February 24, 2020

23rd February blog post by Sven Henrich hits a couple of nails on the head. Here’s an excerpt:

…the virus…clearly has a short term effect, but rather the broader risk is the excess created by ultra-loose monetary policies that has pushed investors recklessly into asset prices at high valuations while leaving central bankers short of ammunition to deal with a real crisis. There was no real crisis last year, a slowdown yes, but central bankers weren’t even willing to risk that, instead they went all in on the slowdown. It is this lack of backbone and co-dependency on markets that has left the world with less stimulus options for when they may be really needed. Reckless.

Yes, central banks present a vastly greater threat to the economy than the coronavirus. Unfortunately, however, there never will be a vaccine that could immunise the economy from the effects of interest rate manipulation. Also, Sven is wrong when he writes that central bankers are short of ammunition and when he implies that stimulus options of the central planning kind will be needed at some point in the future. These options are always counter-productive and therefore never needed.

Central banks are a long way from being short of ammunition, because there effectively is no limit to the amount of money they can create. They can monetise (purchase with money created out of nothing) pretty much anything. At the moment they generally have restricted themselves to the monetisation of their own government’s debt, but they could expand their bond-buying to encompass investment-grade corporate debt and, if that wasn’t deemed sufficient, high-yield (junk) debt. They also could monetise equities, perhaps beginning with ETFs and working their way down to individual stocks. If they wanted, with a change of some arbitrary rules they could even monetise commercial and residential real estate.

It could be argued that “inflation” (in the popular sense the word: an increase in the so-called general price level) limits the amount of new money that central banks can create, in that after “inflation” starts being perceived as a major threat the central bank will come under irresistible political pressure to tighten the monetary reins. This is one of the tenets of the idiocy known as Modern Monetary Theory, or MMT for short.
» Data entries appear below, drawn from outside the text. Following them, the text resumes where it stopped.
[src/hw/rtl/typed_column_record_decoder.sv]
// ----------------------------------------------------------------------------
// typed_column_record_decoder
// decodes packed typed column records, one byte per transfer
// ----------------------------------------------------------------------------
// Input channel: in_valid/in_ready carry data_byte and last_byte; last_byte
// marks the final byte of a record. The first byte is the column count, then
// each column is a tag byte followed by its field and payload bytes.
// Output channel: out_valid/out_ready carry one result per column, per
// length field and per payload byte, plus end-only and error results.
// A byte accepted on the input is written into the queue, then taken by the
// parser, whose output register raises out_valid with its result (if any);
// bytes that only fill a field give no result.
// Throughput is one byte per cycle while the output is not stalled. A
// four-entry queue sits between the byte classifier and the parser, so
// input keeps flowing while out_ready is low until the queue is full;
// after that in_ready drops until the parser moves again.
// Reset (rst, synchronous) empties the queue, drops out_valid and puts the
// parser back to waiting for a header byte.
// ----------------------------------------------------------------------------
`timescale 1ns / 1ps

module typed_column_record_decoder #(
  parameter int PAYLOAD_LENGTH_BITS = tcrd_pkg::PAYLOAD_LENGTH_BITS_DEF
) (
  input  logic        clk,
  input  logic        rst,
  input  logic        in_valid,
  output logic        in_ready,
  input  logic [7:0]  data_byte,
  input  logic        last_byte,
  output logic        out_valid,
  input  logic        out_ready,
  output logic [2:0]  kind,
  output logic [7:0]  column_index,
  output logic [63:0] value_bits,
  output logic [7:0]  payload_value,
  output logic        record_done,
  output logic [1:0]  error_code,
  output logic [7:0]  column_count
);

  logic              q_full;
  logic              q_push;
  logic              q_pop;
  logic              q_valid;
  tcrd_pkg::entry_t  push_entry;
  tcrd_pkg::entry_t  head_entry;

  tcrd_front u_front (
    .in_valid  (in_valid),
    .in_ready  (in_ready),
    .data_byte (data_byte),
    .last_byte (last_byte),
    .q_full    (q_full),
    .q_push    (q_push),
    .q_entry   (push_entry)
  );

  tcrd_queue u_queue (
    .clk        (clk),
    .rst        (rst),
    .push       (q_push),
    .push_entry (push_entry),
    .full       (q_full),
    .pop        (q_pop),
    .head_valid (q_valid),
    .head_entry (head_entry)
  );

  tcrd_back #(
    .PAYLOAD_LENGTH_BITS (PAYLOAD_LENGTH_BITS)
  ) u_back (
    .clk           (clk),
    .rst           (rst),
    .q_valid       (q_valid),
    .q_entry       (head_entry),
    .q_pop         (q_pop),
    .out_valid     (out_valid),
    .out_ready     (out_ready),
    .kind          (kind),
    .column_index  (column_index),
    .value_bits    (value_bits),
    .payload_value (payload_value),
    .record_done   (record_done),
    .error_code    (error_code),
    .column_count  (column_count)
  );

endmodule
According to MMT, the government should be able to create out of thin air whatever money it needs, with the “inflation” rate being the only limitation. However, in some developed countries, including the US, many people already are having trouble making ends meet due to the rising cost of living, and yet the central bank claims that the “inflation” rate is too low and senior politicians agree.

As well as distorting price signals and thus getting in the way of economic progress, when the central bank makes long-term additions to its balance sheet it is, in effect, surreptitiously nationalising part of the economy. For example, the Bank of Japan (BOJ) already has nationalised Japan’s government bond market and is well on its way towards nationalising the market for ETFs (the BOJ owns about 80% of all ETF shares listed in Japan).

The creeping nationalisation of markets is something that is rarely, if ever, mentioned during discussions of current and potential monetary stimulus, but it’s a big problem that looks set to get even bigger.